The selections are introduced into the computer using the manual input in a conventional menu driven system so that all the above variables are selected in accordance with the manager's requirements. In most cases, the selection once entered is maintained constant for all further sessions to avoid confusion to the customers and to avoid changing the inventory of printed books and cards.
Further, the manager can customize the face of the bingo cards to contain only the fixed pattern in play for a particular game. For example as shown in FIG. 3, if the second game in a session consists of a fixed letter T pattern, with the pattern to be attained with the letter T as typed, the bingo cards for that game can be customized to show only the numbers N1 to N8 necessarily corresponding with the letter T. This customization has several advantages over bingo paper currently sold on the market: firstly, by removing extraneous numbers from the card in play, the customer cannot be confused about the pattern which must be obtained in order to have a winning card. It is therefore, less necessary to employ sophisticated colour coding techniques currently employed to ensure that the customer is playing the appropriate paper for the appropriate game. Secondly, players will be able to play their cards faster since it is not necessary for them to view, and ignore, numbers which are irrelevant to the game being played. Faster play results in the ability for the bingo hall to play a greater number of games within the same time frame and, secondly, for the player to play a greater number of tickets with greater accuracy. Thirdly, the player practice using traditionally available bingo paper of using their dabbers to "dabout" unwanted numbers on their cards would be eliminated. This results in the production of bingo paper which is more easily recyclable and, therefore, more environmentally friendly.
In the arrangement in FIG. 3, therefore, the computer extracts from the data memory the required bingo card including the full series of 24 numbers for printing in a matrix. However when the program is arranged to generate a reduced format game, for example the T-shape as shown, the printer is arranged to print only the numbers in the required format and to omit the other numbers which are not required for that particular game.
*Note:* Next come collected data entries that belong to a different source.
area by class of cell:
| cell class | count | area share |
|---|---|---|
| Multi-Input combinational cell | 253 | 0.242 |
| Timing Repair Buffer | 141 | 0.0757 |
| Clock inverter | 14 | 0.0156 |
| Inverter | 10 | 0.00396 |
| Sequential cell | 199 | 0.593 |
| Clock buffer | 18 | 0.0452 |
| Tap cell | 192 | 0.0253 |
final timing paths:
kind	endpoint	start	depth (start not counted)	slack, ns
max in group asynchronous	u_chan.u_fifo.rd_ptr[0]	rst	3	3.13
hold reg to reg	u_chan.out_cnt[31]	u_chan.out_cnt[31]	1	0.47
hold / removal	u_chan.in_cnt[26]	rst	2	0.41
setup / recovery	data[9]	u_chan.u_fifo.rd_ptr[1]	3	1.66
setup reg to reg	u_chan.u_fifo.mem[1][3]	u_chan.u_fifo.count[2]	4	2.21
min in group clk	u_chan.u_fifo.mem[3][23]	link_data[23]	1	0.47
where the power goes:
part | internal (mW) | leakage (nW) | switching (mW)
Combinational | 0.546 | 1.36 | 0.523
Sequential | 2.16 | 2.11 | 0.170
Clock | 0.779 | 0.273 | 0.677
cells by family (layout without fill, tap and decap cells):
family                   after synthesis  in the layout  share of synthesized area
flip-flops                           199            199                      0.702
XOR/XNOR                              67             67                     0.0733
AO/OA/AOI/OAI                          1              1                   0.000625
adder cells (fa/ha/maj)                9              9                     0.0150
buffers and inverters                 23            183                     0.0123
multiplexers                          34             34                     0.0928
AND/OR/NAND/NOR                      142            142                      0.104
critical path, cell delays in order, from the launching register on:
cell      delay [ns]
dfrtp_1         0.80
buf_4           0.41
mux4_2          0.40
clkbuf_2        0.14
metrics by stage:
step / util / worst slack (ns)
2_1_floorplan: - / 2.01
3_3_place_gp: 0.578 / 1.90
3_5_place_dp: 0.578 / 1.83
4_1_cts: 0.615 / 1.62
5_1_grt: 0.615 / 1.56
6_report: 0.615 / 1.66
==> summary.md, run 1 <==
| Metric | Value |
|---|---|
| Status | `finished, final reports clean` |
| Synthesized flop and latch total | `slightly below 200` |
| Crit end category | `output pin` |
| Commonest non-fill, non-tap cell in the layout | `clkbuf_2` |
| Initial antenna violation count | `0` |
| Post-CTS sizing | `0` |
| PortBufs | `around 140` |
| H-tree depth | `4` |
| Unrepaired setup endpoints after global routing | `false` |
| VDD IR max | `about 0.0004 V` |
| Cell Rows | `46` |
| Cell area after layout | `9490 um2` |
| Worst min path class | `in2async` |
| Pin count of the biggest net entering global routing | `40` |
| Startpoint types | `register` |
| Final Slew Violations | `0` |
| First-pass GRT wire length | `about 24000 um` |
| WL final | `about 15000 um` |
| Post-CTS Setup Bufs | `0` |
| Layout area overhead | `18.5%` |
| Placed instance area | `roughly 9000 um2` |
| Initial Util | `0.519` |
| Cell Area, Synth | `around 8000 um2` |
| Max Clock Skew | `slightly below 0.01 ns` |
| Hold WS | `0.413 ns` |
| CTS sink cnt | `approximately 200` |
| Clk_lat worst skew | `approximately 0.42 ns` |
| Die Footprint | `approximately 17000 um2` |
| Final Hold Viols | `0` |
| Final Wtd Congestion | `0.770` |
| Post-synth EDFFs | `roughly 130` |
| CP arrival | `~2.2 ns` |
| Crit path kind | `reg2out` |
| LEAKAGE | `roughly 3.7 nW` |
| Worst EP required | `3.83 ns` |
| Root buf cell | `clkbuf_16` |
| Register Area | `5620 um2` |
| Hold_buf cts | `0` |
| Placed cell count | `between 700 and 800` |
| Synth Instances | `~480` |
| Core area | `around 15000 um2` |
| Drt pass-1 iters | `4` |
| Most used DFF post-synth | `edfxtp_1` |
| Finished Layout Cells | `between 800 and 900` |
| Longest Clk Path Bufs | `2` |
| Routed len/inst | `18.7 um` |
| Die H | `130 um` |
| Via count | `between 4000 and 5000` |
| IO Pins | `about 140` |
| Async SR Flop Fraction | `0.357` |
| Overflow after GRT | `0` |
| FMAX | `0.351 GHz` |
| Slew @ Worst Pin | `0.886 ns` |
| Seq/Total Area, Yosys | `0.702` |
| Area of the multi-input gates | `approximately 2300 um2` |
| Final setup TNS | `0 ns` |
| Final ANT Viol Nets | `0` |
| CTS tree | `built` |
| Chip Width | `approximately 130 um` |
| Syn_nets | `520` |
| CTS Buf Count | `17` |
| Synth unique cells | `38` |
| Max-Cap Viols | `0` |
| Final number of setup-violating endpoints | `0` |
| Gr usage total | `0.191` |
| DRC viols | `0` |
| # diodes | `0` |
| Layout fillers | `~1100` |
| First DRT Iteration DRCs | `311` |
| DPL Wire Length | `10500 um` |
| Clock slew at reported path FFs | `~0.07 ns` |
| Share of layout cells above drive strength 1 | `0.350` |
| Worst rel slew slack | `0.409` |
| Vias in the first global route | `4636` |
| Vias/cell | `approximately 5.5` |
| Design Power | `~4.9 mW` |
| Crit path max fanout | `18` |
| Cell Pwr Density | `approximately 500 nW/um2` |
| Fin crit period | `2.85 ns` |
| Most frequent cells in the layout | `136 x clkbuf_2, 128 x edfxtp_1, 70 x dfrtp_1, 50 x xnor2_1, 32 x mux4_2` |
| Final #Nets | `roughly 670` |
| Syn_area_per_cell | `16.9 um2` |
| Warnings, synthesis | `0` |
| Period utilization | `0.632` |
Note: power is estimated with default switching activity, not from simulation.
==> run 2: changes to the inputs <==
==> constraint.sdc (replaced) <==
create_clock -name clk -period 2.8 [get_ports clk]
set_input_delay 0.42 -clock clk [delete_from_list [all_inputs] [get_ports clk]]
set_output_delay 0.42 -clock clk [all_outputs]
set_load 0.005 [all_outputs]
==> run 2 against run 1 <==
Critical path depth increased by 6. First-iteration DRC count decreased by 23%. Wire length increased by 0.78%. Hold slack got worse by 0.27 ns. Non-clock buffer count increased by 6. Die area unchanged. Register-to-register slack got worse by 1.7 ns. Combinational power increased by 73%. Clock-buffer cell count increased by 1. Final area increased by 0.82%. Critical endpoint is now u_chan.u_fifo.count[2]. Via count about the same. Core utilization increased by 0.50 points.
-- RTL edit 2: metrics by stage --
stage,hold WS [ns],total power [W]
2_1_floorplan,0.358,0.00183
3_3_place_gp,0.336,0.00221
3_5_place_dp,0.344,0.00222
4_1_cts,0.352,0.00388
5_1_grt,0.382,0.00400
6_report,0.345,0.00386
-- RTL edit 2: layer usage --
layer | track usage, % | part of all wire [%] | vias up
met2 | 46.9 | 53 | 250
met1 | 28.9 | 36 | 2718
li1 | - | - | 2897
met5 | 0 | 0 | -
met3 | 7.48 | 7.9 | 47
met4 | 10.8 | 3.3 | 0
File: src/rtl/rv_wb_arbiter.sv
// Writeback arbiter owning the single register-file write port.
// The in-order pipeline has fixed priority; NUM_REQ long-latency units share
// the leftover slots round-robin via valid/ready. A starvation counter forces
// one-cycle pipeline holds, and a scoreboard tracks pending async destinations.
// Ports:
//   i_clk, i_reset                 clock, synchronous active-high reset
//   i_pipe_we/rd/data              pipeline writeback request
//   o_pipe_hold                    registered; pipeline write suppressed this cycle
//   i_req_valid/rd/data            packed async requests (unit i at slice i)
//   o_req_ready                    combinational one-hot grant
//   i_issue_valid/rd               async op dispatch (sets scoreboard bit)
//   o_busy_mask                    registered pending-destination scoreboard
//   o_rf_we/rd/data                registered register-file write port
module rv_wb_arbiter
  import rv_wb_pkg::*;
#(
  parameter int NUM_REQ      = 2,
  parameter int STARVE_LIMIT = 8
) (
  input  logic                  i_clk,
  input  logic                  i_reset,
  input  logic                  i_pipe_we,
  input  logic [4:0]            i_pipe_rd,
  input  logic [31:0]           i_pipe_data,
  output logic                  o_pipe_hold,
  input  logic [NUM_REQ-1:0]    i_req_valid,
  input  logic [5*NUM_REQ-1:0]  i_req_rd,
  input  logic [32*NUM_REQ-1:0] i_req_data,
  output logic [NUM_REQ-1:0]    o_req_ready,
  input  logic                  i_issue_valid,
  input  logic [4:0]            i_issue_rd,
  output logic [31:0]           o_busy_mask,
  output logic                  o_rf_we,
  output logic [4:0]            o_rf_rd,
  output logic [31:0]           o_rf_data
);

  localparam int        IDX_W = (NUM_REQ > 1) ? $clog2(NUM_REQ) : 1;
  localparam logic [7:0] LIMIT = 8'(STARVE_LIMIT);

  logic             pipe_write;
  logic             arb_en;
  logic [NUM_REQ-1:0] gnt;
  logic [IDX_W-1:0] gnt_idx;
  logic             gnt_any;
  wb_req_t          reqs [NUM_REQ];
  wb_req_t          win;
  logic [7:0]       starve_cnt;
  logic             any_valid;
  logic [31:0]      mask_next;

  // A pipeline write to x0 is not a real write and leaves the slot free.
  assign pipe_write = i_pipe_we && (i_pipe_rd != RF_X0) && !o_pipe_hold;
  assign arb_en     = !i_reset && !pipe_write;
  assign any_valid  = |i_req_valid;

  always_comb begin
    for (int i = 0; i < NUM_REQ; i++) begin
      reqs[i].rd   = i_req_rd[5*i +: 5];
      reqs[i].data = i_req_data[32*i +: 32];
    end
  end

  assign win = reqs[gnt_idx];

  rv_rr_arbiter #(
    .N     (NUM_REQ),
    .IDX_W (IDX_W)
  ) u_rr (
    .i_clk     (i_clk),
    .i_reset   (i_reset),
    .i_req     (i_req_valid),
    .i_en      (arb_en),
    .o_gnt     (gnt),
    .o_gnt_idx (gnt_idx),
    .o_gnt_any (gnt_any)
  );

  assign o_req_ready = gnt;

  // Write port: rd/data only move on a real write, so idle cycles and x0
  // grants leave the last written index/data visible.
  always_ff @(posedge i_clk) begin
    if (i_reset) begin
      o_rf_we   <= 1'b0;
      o_rf_rd   <= '0;
      o_rf_data <= '0;
    end else if (pipe_write) begin
      o_rf_we   <= 1'b1;
      o_rf_rd   <= i_pipe_rd;
      o_rf_data <= i_pipe_data;
    end else if (gnt_any && (win.rd != RF_X0)) begin
      o_rf_we   <= 1'b1;
      o_rf_rd   <= win.rd;
      o_rf_data <= win.data;
    end else begin
      o_rf_we   <= 1'b0;
    end
  end

  // Starvation: the counter saturates at LIMIT; sitting at LIMIT schedules a
  // single hold cycle and clears the counter, so holds cannot be back to back.
  always_ff @(posedge i_clk) begin
    if (i_reset) begin
      starve_cnt  <= '0;
      o_pipe_hold <= 1'b0;
    end else begin
      o_pipe_hold <= (starve_cnt == LIMIT) && !o_pipe_hold;
      if (gnt_any || (starve_cnt == LIMIT)) begin
        starve_cnt <= '0;
      end else if (any_valid) begin
        starve_cnt <= starve_cnt + 8'd1;
      end
    end
  end

  // Scoreboard: clear on async grant, then set on issue so set wins.
  always_comb begin
    mask_next = o_busy_mask;
    if (gnt_any && (win.rd != RF_X0)) begin
      mask_next = mask_next & ~rd_onehot(win.rd);
    end
    if (i_issue_valid && (i_issue_rd != RF_X0)) begin
      mask_next = mask_next | rd_onehot(i_issue_rd);
    end
    mask_next[0] = 1'b0;
  end

  always_ff @(posedge i_clk) begin
    if (i_reset) begin
      o_busy_mask <= '0;
    end else begin
      o_busy_mask <= mask_next;
    end
  end

endmodule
The printer 15 at the location 28 is then used to print a number of bingo cards onto paper for playing by the players. In FIG. 1 printed bingo cards are shown at 30 including the bingo card 29 and the advertising 31. It will of course be appreciated that each printed bingo card carries a different one of the series of bingo cards 29 from the data base until the series is completed following which the series is repeated.
The printed bingo card also carries the serial number 29A which is printed simply in numerical form at one point on the printed card for reading manually and may be printed at a second position on the card indicated at 29B in the form of a machine readable code which will generally be a bar code readable by a conventional laser bar code reader.
In FIG. 2 each printed bingo card indicated at 33 carries a plurality of the bingo cards 29 printed thereon. In the example shown there are six such bingo cards 29 but it will of course be appreciated that this number can be varied in accordance with requirements either determined by the system or determined by the bingo session manager as set forth above. In FIG. 2 six such bingo pages are shown indicated at 33A, 33B, 33C, 33D, 33E and 33F. If the pages are intended to be sold separately, each will carry a machine readable serial number 29C and the same serial number 29D printed for reading manually. The serial number 29C, 29D is selected for the page by the central computer during the printing process so that the serial number 29C, 29D is not the same as the individual serial number 29A for each bingo card but is instead selected as a separate serial number indicative of the six (or other number) of cards printed on page 33A.
Also in FIG. 2, there is shown the possibility of association of the pages 33A through 33F into a book by a coupling 34 shown schematically. In the event that the pages are intended to be sold as a book, the pages are coupled together in a manner which maintains them coupled during the storing and selling process but can of course be separated for playing by the player. In the event that the printed bingo cards are sold as a book, the serial number 29C, 29D is selected by the central computer to identify all of the cards of the book in association with the games of the session to which they relate. Thus, the sale of the book of printed bingo cards 33A through 33F will generally relate to a series of bingo games of the session and the game to which the bingo cards on each printed bingo card relate is identified on the card and indicated at 35. It is conventional in bingo sessions that the bingo players are required to purchase a book of this type as an entry fee with of course the encouragement when entered to purchase further books or further individual printed bingo cards during the session.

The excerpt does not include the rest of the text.